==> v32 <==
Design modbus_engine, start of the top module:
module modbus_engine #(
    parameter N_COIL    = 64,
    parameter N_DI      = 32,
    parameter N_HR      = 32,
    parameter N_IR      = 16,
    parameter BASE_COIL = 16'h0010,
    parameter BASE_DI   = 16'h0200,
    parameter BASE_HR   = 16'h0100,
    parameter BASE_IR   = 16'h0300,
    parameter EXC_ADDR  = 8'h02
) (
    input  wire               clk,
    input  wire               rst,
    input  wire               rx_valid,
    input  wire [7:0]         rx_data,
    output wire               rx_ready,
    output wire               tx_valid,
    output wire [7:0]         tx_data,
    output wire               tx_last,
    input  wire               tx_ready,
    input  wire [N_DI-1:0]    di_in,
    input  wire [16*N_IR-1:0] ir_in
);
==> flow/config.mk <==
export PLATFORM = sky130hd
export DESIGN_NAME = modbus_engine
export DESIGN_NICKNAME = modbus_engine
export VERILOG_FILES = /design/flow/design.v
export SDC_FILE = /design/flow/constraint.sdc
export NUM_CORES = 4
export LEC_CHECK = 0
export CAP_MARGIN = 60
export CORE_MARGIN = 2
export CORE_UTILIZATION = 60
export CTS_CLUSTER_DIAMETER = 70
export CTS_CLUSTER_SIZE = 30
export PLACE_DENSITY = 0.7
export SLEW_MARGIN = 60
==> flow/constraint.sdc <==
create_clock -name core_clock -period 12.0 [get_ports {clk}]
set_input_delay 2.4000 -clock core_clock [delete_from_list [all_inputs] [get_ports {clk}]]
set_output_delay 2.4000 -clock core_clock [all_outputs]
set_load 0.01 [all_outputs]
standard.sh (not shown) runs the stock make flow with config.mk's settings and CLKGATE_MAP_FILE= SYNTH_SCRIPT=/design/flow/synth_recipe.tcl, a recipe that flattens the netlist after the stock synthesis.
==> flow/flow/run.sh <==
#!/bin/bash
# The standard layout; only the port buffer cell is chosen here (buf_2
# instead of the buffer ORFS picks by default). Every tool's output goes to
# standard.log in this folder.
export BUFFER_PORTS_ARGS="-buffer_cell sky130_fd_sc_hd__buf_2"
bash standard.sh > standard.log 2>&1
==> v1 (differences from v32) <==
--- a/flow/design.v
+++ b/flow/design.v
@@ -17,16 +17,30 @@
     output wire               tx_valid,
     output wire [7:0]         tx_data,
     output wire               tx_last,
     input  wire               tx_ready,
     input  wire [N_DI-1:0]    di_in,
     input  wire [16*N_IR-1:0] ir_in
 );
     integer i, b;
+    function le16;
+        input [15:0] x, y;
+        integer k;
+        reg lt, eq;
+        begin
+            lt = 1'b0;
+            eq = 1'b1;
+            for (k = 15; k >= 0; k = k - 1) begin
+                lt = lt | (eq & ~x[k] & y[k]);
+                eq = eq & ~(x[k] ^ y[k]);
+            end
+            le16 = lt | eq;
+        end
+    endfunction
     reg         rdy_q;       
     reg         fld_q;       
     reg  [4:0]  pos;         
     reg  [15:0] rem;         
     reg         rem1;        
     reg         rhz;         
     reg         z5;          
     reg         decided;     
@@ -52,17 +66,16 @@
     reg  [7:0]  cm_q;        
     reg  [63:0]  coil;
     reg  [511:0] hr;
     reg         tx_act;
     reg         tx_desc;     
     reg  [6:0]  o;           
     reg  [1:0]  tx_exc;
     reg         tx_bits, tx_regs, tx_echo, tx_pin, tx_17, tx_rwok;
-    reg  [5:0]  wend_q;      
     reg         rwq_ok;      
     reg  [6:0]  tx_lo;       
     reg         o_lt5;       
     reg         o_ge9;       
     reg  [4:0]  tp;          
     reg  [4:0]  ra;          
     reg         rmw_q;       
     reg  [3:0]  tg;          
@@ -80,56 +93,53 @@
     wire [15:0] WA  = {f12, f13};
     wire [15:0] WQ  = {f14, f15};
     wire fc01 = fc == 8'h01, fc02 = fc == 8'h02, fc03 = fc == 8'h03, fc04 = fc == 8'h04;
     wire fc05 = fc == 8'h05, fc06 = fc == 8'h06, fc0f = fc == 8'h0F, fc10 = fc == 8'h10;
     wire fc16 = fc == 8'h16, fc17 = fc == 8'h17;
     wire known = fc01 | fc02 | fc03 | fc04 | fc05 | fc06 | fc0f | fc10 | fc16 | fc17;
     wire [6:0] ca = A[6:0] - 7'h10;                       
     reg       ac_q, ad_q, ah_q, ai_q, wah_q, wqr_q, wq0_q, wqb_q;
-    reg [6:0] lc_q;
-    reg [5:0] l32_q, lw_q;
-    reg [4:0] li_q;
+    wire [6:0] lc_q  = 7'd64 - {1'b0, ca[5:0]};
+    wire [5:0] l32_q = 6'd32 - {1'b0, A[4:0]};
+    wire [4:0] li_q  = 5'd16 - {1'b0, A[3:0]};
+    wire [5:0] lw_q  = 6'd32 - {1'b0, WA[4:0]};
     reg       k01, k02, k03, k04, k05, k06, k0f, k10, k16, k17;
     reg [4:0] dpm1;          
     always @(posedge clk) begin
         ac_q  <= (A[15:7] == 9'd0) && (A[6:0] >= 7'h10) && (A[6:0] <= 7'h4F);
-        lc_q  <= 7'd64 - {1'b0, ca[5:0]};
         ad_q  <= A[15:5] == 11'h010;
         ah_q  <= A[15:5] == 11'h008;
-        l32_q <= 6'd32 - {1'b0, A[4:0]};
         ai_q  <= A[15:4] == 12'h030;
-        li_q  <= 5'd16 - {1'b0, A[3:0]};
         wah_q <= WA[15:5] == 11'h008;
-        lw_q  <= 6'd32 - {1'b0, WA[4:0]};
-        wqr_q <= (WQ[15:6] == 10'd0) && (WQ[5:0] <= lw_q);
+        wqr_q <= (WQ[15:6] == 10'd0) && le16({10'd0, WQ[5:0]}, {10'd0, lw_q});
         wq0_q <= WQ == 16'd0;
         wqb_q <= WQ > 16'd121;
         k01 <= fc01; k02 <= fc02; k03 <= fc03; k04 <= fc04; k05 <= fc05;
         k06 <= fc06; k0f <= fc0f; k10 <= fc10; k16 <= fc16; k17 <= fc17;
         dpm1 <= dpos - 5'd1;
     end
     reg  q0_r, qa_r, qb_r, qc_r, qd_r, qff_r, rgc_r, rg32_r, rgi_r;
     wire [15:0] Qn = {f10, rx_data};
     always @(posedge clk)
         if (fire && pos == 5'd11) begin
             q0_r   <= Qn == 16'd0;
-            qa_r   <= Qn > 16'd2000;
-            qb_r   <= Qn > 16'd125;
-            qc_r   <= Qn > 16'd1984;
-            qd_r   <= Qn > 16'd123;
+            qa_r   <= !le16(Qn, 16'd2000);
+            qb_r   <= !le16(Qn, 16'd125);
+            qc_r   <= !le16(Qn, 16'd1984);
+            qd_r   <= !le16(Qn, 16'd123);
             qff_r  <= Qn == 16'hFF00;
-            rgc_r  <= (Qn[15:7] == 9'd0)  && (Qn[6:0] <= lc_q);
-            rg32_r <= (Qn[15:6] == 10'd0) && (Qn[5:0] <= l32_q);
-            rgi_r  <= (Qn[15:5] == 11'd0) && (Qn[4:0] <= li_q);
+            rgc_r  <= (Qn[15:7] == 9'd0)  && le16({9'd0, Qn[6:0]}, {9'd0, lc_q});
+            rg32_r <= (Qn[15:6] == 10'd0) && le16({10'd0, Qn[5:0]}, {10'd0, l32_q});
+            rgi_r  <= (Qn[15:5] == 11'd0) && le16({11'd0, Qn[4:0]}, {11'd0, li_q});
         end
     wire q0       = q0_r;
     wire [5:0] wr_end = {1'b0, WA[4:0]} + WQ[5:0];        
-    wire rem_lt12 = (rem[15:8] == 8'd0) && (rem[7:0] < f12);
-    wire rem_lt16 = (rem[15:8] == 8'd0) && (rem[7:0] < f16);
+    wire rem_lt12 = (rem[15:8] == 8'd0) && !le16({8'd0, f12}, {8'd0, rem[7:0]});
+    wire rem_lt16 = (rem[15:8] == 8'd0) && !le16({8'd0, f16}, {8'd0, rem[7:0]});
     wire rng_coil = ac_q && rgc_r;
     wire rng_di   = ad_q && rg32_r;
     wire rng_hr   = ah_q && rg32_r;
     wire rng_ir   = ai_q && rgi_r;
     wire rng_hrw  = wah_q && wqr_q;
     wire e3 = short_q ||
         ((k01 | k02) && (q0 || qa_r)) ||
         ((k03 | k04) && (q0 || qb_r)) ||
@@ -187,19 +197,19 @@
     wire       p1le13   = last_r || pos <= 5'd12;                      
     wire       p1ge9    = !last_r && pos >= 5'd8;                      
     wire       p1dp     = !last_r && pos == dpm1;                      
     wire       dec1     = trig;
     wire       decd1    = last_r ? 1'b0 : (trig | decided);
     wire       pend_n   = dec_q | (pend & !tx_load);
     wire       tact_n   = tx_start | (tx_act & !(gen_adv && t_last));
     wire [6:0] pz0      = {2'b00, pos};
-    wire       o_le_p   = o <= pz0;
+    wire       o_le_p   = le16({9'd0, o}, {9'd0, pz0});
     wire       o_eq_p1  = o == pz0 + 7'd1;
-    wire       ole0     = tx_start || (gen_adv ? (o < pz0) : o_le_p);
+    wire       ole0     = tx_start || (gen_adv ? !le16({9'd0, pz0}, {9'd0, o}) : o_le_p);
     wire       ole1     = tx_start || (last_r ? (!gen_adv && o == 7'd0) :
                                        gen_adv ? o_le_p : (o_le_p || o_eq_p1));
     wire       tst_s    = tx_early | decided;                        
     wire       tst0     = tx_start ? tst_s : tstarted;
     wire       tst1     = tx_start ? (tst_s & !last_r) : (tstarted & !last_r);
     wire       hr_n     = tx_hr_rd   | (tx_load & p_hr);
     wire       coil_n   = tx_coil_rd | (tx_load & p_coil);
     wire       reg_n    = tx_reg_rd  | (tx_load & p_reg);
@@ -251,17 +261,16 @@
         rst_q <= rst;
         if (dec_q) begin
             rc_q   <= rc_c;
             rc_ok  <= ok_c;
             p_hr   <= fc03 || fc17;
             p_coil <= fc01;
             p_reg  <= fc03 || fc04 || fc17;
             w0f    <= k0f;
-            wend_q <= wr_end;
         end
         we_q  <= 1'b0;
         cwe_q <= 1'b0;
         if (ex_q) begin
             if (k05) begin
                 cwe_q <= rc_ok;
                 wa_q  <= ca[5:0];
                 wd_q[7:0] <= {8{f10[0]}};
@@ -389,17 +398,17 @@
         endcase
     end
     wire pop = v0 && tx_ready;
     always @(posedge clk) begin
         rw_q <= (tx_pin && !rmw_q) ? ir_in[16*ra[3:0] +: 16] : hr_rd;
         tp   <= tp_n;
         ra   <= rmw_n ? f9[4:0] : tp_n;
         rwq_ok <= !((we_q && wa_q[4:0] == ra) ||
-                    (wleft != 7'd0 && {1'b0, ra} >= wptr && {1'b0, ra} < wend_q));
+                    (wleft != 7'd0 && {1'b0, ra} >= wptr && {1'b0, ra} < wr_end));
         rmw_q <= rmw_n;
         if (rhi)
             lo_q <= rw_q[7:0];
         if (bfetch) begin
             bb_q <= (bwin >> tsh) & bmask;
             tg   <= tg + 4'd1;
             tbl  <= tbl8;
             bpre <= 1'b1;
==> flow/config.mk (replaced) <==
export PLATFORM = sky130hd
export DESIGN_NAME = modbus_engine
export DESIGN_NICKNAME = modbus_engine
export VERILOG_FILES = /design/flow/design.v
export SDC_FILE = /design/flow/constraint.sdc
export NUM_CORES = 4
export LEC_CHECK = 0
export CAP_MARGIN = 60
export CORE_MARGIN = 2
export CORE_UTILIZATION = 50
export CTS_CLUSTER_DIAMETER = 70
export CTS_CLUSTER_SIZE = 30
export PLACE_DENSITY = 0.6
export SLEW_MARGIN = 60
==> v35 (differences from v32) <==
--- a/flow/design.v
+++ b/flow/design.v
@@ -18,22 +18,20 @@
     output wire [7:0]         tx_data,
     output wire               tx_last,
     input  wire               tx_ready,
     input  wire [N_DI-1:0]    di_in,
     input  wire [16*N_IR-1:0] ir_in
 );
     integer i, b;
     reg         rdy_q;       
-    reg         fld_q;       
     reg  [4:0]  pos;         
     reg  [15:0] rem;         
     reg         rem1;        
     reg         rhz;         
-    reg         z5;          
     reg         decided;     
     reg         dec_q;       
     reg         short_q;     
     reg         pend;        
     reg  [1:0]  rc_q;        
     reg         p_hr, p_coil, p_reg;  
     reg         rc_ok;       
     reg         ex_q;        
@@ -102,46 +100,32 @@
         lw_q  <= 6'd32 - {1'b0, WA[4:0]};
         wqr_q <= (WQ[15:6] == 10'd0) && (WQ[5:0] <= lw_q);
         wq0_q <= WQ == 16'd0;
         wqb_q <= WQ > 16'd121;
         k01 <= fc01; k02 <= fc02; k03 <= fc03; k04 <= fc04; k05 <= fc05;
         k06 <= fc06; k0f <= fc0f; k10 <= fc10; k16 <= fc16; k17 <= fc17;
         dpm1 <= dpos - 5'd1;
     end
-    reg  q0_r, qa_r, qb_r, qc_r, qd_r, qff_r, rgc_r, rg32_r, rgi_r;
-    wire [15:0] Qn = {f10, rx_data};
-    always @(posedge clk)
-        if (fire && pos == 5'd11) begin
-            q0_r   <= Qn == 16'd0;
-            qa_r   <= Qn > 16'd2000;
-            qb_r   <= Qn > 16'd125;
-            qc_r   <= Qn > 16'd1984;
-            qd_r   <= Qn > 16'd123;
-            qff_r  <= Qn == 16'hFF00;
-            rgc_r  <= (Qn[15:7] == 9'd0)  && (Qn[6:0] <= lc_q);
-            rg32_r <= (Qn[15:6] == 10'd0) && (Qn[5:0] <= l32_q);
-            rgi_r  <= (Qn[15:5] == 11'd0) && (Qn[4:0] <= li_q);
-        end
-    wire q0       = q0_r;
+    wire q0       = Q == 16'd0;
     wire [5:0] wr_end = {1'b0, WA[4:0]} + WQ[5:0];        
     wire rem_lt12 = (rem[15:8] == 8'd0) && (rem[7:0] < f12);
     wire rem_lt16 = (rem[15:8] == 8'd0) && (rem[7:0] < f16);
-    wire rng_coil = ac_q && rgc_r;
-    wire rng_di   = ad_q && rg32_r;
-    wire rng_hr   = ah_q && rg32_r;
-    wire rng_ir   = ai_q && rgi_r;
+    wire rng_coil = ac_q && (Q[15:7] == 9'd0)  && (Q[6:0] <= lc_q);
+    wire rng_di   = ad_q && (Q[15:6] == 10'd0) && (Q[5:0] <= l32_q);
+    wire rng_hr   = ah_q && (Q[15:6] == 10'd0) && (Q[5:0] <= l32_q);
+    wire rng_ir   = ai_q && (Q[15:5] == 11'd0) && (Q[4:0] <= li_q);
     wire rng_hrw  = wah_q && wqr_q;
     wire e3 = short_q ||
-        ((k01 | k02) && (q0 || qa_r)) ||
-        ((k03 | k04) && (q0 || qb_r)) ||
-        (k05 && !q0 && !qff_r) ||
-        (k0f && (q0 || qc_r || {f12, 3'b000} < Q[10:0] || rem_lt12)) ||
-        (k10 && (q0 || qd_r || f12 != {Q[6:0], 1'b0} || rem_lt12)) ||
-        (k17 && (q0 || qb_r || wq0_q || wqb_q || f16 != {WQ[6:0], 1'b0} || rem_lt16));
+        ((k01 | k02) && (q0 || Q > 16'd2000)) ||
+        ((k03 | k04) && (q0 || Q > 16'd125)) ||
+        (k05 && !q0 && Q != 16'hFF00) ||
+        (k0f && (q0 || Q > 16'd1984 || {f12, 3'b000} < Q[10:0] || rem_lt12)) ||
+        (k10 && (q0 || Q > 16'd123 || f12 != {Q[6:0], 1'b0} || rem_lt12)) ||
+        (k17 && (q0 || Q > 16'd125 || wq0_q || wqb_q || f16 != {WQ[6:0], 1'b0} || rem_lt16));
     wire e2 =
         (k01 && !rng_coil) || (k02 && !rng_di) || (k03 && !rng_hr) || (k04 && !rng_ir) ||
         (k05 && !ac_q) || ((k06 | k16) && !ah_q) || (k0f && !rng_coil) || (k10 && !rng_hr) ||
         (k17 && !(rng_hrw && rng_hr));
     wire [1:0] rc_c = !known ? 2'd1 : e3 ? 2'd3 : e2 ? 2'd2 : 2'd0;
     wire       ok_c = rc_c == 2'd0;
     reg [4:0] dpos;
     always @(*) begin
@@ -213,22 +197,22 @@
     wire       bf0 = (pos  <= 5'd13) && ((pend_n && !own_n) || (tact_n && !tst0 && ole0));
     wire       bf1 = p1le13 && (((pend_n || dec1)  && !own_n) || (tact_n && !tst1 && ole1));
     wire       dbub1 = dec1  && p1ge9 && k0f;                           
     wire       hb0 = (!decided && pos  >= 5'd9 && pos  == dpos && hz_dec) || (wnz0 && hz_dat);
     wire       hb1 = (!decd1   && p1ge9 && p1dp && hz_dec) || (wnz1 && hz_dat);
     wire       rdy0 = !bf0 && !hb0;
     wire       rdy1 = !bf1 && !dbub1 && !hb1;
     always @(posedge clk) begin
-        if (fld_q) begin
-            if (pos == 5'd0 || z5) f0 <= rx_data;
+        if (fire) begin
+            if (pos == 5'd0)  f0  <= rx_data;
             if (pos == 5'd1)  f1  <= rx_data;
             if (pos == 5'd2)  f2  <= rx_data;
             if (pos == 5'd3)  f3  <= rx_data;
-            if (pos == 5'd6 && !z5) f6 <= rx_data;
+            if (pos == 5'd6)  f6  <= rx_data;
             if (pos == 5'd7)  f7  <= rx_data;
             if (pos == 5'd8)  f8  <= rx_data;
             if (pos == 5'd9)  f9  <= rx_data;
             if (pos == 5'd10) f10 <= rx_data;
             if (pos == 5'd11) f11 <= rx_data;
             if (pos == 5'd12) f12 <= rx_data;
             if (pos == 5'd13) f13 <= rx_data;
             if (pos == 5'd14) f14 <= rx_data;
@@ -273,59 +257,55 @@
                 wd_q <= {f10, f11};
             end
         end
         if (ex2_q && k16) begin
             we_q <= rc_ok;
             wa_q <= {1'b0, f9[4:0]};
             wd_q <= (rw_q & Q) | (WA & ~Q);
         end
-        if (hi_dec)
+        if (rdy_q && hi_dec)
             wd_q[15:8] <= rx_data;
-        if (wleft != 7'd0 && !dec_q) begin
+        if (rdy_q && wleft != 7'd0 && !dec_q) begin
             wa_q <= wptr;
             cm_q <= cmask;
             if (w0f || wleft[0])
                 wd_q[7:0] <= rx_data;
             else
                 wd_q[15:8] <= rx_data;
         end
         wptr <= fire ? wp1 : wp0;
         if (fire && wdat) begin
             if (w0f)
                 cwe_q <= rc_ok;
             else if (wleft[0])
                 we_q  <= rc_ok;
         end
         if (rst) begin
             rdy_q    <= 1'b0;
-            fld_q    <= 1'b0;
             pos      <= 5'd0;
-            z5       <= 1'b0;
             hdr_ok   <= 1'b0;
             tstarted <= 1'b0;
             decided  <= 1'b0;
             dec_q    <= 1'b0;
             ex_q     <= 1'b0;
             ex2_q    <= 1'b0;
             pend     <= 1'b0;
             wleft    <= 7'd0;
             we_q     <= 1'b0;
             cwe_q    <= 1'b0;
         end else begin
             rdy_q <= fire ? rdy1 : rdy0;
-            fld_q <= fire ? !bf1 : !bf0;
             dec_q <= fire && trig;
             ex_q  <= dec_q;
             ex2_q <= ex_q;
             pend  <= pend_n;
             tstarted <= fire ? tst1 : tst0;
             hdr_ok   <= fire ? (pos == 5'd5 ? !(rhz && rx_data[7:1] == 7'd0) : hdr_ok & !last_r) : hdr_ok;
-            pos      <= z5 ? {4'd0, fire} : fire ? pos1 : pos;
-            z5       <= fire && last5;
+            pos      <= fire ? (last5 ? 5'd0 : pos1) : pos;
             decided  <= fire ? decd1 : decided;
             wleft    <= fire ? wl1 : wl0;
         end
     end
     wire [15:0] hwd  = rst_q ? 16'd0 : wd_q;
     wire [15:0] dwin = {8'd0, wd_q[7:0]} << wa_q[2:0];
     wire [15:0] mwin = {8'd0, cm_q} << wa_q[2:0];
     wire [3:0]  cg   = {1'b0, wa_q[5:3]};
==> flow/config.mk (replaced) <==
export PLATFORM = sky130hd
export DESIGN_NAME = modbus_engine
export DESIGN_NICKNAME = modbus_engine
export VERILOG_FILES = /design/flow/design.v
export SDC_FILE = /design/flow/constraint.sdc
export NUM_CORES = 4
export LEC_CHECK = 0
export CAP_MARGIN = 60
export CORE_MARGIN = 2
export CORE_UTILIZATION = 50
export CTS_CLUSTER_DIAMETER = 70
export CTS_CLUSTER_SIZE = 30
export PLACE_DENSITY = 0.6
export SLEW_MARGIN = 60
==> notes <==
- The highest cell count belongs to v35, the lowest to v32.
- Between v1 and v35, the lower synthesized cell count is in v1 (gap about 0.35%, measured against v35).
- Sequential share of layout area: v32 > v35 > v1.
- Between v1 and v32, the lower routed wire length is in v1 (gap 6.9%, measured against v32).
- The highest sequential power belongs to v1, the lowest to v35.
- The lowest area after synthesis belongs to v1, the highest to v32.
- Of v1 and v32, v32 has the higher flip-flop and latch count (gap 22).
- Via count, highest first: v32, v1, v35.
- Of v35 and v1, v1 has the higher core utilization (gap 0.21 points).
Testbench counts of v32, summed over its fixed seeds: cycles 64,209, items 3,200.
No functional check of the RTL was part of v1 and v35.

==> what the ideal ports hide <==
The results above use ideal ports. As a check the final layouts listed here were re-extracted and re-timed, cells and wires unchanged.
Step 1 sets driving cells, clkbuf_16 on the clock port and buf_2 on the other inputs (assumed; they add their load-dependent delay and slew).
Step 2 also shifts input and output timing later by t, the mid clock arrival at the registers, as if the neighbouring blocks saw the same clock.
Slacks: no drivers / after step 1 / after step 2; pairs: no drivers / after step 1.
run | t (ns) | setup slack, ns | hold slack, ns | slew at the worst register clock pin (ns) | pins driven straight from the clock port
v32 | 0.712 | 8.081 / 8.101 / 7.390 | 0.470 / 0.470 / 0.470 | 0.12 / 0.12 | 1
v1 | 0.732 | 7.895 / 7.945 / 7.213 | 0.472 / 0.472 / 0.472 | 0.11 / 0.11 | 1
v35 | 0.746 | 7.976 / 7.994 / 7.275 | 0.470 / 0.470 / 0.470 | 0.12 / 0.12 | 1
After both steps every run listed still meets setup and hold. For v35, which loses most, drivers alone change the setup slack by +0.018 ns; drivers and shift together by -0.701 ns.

-.-.-

■ **ASSIGNMENT**:
Copy whichever lines in the listing above contain the word "bash".

■ **OUTPUT BELOW**:
#!/bin/bash
bash standard.sh > standard.log 2>&1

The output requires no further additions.